→ Directions for this task: Find the line with "locked | 360 | 2 |" in the records below. Copy it and every line after it, up to and including the line with "cell type report".

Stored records
################
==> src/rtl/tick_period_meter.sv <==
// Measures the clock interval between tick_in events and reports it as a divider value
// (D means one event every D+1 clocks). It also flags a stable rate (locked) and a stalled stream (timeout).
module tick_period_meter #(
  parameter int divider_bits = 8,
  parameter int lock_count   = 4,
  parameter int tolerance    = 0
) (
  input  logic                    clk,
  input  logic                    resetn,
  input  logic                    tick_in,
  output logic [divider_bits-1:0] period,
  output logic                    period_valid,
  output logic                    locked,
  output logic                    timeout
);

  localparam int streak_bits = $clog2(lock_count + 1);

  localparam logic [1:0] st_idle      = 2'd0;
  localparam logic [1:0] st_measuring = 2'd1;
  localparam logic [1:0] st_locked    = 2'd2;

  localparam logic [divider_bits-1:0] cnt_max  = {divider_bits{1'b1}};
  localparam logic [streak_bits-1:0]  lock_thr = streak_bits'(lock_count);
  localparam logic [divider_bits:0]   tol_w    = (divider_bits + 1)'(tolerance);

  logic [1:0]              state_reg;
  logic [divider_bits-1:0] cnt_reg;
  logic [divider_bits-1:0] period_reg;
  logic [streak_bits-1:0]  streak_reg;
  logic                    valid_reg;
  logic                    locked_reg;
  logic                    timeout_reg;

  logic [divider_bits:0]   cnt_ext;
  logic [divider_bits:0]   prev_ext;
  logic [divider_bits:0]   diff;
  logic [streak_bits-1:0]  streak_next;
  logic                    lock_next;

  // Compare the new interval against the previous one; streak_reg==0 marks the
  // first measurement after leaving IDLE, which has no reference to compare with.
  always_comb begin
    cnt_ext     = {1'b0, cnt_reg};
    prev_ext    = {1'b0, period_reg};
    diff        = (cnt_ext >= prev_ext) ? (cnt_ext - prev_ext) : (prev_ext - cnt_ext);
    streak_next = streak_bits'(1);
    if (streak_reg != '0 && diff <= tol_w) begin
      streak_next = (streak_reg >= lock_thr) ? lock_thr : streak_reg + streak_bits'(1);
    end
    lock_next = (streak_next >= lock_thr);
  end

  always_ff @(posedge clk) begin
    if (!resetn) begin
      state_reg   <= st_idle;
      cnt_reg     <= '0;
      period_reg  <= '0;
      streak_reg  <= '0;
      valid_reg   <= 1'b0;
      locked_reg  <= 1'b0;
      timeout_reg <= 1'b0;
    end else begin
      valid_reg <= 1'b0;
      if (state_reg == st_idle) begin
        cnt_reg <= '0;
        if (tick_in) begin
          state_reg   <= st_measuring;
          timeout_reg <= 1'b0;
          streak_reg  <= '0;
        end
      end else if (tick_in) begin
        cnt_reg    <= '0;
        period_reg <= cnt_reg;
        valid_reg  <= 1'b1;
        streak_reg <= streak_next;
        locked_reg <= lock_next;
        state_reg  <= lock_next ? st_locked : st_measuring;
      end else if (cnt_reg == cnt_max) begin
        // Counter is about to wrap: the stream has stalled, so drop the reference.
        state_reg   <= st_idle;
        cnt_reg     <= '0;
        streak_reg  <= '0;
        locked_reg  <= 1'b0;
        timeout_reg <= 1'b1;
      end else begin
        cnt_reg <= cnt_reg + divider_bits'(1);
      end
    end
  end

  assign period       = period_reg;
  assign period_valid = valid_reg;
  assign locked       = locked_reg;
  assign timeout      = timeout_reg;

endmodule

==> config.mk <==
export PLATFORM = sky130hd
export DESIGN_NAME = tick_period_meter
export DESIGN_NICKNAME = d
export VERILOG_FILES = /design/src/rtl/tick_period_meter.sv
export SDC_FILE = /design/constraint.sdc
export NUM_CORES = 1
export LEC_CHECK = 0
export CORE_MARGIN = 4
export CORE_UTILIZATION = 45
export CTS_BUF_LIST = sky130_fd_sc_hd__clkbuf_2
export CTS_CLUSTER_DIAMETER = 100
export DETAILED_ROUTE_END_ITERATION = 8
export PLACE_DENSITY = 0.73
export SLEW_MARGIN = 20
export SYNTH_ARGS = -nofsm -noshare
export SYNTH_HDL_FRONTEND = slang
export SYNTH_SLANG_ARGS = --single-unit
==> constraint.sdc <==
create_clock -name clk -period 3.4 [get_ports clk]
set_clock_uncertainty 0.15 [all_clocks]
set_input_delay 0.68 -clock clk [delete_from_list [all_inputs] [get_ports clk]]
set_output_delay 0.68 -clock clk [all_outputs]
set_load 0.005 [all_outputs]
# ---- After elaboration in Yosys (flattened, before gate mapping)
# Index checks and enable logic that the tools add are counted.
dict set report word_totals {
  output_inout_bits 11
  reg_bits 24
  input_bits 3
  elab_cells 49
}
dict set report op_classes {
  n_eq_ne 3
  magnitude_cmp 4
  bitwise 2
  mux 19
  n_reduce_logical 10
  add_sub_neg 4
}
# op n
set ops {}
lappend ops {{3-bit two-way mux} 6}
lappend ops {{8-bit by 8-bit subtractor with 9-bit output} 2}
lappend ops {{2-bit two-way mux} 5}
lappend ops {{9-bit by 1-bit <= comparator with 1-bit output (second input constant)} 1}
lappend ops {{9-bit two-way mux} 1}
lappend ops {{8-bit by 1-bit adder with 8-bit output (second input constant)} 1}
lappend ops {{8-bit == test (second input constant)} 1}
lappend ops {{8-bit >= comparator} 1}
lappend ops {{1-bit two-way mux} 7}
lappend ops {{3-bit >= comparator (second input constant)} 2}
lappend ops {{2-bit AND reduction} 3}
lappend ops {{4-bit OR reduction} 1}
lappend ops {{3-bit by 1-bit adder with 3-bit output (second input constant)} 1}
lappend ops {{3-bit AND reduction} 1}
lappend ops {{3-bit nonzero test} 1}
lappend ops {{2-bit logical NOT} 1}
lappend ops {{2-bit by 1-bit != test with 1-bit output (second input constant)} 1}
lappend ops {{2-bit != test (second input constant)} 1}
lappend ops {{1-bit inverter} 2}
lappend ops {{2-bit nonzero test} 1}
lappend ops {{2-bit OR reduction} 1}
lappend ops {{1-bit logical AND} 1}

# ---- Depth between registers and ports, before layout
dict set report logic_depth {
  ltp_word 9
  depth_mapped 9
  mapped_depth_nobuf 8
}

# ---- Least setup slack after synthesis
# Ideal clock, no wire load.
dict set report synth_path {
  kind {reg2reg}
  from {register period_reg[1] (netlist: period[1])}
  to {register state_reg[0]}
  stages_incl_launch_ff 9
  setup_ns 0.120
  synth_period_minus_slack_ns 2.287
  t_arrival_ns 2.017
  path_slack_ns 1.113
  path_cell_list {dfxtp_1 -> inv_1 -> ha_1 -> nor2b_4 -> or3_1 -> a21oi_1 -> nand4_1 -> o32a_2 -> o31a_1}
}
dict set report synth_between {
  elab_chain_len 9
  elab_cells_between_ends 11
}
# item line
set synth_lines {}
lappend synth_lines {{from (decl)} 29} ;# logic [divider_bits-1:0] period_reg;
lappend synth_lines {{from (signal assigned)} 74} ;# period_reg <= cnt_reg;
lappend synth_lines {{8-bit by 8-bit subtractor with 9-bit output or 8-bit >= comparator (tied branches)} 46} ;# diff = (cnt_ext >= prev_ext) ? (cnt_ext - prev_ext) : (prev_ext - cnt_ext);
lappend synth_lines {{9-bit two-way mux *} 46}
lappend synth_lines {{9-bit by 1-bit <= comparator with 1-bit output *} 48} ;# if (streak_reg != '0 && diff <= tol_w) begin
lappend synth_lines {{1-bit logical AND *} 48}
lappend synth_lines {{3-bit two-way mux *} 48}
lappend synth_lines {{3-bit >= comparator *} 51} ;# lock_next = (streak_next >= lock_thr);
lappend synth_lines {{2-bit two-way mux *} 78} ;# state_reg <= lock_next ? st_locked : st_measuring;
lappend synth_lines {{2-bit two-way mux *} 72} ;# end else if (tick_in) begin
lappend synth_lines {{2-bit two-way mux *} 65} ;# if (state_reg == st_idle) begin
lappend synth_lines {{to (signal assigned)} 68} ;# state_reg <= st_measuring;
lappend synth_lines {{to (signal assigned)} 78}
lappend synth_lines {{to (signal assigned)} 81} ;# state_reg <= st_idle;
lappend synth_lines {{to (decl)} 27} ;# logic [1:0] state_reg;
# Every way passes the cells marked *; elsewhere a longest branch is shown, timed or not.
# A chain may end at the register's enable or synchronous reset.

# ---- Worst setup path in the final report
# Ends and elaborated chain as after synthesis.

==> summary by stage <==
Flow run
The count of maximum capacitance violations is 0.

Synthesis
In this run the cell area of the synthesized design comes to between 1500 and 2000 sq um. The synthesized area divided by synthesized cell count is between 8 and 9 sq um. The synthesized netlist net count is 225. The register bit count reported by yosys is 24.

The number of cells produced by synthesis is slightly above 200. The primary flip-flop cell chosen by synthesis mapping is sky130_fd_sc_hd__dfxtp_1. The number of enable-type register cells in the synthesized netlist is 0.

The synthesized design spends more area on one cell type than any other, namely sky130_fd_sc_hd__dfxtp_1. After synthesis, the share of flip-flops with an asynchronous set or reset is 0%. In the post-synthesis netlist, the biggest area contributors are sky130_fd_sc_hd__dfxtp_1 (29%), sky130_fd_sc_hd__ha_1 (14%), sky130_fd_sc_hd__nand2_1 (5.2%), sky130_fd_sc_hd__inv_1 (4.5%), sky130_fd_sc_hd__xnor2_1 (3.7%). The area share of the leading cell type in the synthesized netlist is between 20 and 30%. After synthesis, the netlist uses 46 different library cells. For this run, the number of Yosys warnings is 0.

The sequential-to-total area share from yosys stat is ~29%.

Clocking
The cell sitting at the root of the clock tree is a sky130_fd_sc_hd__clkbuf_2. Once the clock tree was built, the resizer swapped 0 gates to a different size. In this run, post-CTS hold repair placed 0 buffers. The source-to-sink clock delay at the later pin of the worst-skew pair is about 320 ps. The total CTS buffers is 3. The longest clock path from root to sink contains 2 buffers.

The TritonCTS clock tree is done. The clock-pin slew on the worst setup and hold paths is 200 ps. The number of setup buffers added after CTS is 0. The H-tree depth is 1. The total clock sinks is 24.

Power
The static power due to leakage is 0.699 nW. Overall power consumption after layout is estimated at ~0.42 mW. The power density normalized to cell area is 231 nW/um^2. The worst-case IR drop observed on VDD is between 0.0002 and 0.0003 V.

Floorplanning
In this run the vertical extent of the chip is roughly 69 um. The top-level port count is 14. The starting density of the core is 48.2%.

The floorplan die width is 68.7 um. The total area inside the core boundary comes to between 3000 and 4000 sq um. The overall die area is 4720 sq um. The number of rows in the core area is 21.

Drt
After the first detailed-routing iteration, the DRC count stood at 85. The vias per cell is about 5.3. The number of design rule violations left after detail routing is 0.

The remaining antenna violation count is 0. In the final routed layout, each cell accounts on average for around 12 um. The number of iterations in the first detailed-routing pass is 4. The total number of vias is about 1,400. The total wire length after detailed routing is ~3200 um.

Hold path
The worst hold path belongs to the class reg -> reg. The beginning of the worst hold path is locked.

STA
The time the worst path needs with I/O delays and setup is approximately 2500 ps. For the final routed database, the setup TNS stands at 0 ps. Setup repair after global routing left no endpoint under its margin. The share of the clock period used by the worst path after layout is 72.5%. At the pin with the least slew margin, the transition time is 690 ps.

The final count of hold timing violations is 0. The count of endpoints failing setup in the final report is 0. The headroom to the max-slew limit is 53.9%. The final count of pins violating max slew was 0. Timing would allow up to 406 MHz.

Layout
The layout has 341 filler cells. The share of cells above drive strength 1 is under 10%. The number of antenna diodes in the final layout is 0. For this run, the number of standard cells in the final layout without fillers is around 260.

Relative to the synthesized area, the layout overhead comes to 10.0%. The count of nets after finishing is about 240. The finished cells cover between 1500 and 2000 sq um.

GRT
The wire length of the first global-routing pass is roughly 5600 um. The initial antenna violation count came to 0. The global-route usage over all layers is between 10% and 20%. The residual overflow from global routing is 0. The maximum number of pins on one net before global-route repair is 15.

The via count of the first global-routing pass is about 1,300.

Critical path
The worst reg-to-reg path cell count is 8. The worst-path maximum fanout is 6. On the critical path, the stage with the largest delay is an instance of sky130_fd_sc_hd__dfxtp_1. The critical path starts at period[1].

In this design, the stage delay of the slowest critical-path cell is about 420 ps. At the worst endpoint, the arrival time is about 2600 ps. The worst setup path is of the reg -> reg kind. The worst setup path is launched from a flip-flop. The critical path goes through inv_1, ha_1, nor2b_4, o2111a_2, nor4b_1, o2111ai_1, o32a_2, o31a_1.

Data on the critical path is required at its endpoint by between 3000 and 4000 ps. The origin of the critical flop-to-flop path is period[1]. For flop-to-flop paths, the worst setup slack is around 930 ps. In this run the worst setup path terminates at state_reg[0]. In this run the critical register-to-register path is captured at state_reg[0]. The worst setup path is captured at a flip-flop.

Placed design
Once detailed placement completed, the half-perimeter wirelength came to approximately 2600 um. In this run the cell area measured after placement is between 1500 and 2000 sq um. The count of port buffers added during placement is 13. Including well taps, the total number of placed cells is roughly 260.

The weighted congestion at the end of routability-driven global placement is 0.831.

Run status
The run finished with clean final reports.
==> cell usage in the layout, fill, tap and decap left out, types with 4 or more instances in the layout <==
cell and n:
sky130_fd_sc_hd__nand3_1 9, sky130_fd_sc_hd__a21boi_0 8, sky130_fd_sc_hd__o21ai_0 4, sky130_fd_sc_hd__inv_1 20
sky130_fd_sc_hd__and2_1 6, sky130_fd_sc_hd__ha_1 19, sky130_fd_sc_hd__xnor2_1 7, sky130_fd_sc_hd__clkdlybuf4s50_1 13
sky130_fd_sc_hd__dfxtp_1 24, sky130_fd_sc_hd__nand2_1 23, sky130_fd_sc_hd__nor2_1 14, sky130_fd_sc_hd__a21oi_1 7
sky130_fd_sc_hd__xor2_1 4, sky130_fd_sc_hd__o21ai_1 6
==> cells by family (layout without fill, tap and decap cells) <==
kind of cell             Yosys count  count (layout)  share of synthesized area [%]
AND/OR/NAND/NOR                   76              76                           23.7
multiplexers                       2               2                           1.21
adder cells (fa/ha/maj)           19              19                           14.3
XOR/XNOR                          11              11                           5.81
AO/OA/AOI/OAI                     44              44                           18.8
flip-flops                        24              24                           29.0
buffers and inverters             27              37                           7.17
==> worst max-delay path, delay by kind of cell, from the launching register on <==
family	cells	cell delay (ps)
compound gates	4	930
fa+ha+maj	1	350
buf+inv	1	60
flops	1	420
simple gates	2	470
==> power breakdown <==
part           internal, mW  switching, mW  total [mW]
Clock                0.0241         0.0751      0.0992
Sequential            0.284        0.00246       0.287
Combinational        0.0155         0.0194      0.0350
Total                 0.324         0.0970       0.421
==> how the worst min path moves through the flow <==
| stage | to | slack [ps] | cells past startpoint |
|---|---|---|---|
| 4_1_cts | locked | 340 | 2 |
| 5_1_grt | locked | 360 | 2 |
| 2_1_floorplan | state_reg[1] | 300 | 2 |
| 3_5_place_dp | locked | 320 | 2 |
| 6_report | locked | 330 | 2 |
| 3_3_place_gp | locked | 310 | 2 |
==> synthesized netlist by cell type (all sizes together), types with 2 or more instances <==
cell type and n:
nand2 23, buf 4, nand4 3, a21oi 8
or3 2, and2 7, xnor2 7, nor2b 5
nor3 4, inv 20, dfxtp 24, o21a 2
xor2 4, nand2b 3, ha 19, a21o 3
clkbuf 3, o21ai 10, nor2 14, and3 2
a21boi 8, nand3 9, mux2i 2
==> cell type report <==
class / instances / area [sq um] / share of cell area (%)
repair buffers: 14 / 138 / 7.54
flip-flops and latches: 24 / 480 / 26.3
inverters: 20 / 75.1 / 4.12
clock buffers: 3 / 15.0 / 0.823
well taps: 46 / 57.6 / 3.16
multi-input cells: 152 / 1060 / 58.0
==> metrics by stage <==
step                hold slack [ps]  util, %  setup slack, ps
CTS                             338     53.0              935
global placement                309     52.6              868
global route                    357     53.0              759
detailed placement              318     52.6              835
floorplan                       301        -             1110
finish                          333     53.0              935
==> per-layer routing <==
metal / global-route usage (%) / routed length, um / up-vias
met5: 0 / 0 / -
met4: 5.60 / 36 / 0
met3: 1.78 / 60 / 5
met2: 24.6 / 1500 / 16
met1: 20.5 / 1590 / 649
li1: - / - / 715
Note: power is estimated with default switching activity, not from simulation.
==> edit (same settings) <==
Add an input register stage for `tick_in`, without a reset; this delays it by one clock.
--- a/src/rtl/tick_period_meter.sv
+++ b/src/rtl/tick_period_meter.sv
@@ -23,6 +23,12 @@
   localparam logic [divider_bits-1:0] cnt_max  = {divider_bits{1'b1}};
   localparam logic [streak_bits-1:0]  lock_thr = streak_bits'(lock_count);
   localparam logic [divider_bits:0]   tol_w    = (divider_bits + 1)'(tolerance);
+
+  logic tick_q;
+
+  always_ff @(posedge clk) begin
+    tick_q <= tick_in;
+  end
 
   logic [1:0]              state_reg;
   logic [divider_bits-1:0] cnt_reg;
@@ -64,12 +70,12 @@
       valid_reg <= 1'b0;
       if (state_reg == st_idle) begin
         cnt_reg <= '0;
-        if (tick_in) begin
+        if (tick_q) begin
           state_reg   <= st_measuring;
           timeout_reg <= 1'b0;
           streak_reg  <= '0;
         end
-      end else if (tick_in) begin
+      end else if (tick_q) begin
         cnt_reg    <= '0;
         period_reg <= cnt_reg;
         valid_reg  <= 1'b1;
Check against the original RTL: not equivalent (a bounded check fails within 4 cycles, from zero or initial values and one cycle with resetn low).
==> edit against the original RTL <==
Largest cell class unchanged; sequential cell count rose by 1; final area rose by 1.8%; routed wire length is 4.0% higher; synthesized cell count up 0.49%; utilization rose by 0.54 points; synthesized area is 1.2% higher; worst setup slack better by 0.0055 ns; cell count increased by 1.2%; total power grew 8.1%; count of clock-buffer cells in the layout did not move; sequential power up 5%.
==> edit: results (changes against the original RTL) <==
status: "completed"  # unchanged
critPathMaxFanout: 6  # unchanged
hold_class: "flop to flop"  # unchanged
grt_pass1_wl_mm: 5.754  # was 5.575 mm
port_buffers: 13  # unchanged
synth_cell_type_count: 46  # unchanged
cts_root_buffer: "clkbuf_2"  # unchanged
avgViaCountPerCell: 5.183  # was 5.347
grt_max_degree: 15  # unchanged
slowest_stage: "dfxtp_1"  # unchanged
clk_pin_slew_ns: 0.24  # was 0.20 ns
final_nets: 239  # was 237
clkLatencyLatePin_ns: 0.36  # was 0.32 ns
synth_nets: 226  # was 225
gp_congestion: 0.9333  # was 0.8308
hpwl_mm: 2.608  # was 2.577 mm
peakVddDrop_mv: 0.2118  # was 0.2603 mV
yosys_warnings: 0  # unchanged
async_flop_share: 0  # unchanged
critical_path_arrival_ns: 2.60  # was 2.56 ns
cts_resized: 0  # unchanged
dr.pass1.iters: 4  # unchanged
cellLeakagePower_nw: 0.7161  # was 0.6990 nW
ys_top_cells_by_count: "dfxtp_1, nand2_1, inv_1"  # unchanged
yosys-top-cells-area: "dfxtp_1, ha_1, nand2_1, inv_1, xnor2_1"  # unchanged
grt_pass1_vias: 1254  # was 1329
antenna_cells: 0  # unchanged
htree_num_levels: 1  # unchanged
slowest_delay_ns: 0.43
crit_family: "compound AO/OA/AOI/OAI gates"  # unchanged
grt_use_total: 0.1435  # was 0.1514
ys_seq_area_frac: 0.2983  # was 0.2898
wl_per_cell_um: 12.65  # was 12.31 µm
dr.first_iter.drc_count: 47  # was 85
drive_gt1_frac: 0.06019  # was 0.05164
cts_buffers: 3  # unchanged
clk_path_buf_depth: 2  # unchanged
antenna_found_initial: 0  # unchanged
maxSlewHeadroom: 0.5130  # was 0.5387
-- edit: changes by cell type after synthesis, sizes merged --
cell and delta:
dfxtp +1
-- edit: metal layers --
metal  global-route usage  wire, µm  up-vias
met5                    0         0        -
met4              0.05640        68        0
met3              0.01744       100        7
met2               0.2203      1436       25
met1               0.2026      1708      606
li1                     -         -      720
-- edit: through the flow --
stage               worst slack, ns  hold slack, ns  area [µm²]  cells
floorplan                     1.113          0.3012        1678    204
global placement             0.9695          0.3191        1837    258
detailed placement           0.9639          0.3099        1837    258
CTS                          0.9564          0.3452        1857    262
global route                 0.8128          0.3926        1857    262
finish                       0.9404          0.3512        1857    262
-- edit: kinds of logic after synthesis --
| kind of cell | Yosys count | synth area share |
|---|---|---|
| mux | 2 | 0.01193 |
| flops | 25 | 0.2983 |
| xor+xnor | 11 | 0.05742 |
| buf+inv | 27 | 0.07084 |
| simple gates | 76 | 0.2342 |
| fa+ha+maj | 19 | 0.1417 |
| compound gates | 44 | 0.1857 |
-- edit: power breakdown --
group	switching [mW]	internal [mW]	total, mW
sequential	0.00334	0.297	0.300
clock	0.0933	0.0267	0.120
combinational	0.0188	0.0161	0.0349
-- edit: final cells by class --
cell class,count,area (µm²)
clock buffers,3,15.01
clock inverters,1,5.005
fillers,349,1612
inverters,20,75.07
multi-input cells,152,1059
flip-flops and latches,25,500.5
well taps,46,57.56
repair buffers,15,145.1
################
→ Answer for the task:
| 5_1_grt | locked | 360 | 2 |
| 2_1_floorplan | state_reg[1] | 300 | 2 |
| 3_5_place_dp | locked | 320 | 2 |
| 6_report | locked | 330 | 2 |
| 3_3_place_gp | locked | 310 | 2 |
==> synthesized netlist by cell type (all sizes together), types with 2 or more instances <==
cell type and n:
nand2 23, buf 4, nand4 3, a21oi 8
or3 2, and2 7, xnor2 7, nor2b 5
nor3 4, inv 20, dfxtp 24, o21a 2
xor2 4, nand2b 3, ha 19, a21o 3
clkbuf 3, o21ai 10, nor2 14, and3 2
a21boi 8, nand3 9, mux2i 2
==> cell type report <==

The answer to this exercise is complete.